━━ Records shown

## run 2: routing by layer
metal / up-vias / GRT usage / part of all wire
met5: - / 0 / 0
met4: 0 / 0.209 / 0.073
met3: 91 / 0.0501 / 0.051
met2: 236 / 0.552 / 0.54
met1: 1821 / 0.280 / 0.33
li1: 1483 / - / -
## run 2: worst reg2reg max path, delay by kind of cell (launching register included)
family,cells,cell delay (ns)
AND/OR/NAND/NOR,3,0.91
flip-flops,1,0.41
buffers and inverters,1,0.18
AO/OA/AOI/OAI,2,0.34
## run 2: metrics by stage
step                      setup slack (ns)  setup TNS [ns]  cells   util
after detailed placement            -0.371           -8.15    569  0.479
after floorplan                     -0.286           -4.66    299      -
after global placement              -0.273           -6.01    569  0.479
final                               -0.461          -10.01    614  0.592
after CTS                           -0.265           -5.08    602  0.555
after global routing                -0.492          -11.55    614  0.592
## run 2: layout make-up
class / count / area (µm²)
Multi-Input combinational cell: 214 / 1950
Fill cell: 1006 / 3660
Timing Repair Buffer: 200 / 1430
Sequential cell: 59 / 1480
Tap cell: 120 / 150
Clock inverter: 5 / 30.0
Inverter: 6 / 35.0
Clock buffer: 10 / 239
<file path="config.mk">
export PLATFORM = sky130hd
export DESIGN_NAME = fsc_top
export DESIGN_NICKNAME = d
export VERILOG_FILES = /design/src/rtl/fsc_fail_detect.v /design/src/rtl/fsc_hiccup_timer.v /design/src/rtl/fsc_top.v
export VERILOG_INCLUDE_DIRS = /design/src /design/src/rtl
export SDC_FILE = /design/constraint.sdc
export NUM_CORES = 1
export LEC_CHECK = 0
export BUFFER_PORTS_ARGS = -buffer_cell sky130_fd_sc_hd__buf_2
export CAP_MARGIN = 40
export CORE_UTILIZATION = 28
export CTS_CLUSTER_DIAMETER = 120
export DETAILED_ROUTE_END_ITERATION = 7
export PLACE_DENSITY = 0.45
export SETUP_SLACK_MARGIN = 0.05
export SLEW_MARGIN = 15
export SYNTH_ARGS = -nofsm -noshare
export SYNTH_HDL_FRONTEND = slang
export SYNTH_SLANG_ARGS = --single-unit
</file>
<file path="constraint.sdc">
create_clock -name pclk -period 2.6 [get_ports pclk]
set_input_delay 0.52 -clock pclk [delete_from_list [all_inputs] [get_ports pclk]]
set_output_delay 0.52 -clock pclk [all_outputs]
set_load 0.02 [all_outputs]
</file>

━━━━

> **Goal of the exercise**: Using the data above, report the number of lines that contain the string "placement", and only that number.

> **Output**: 2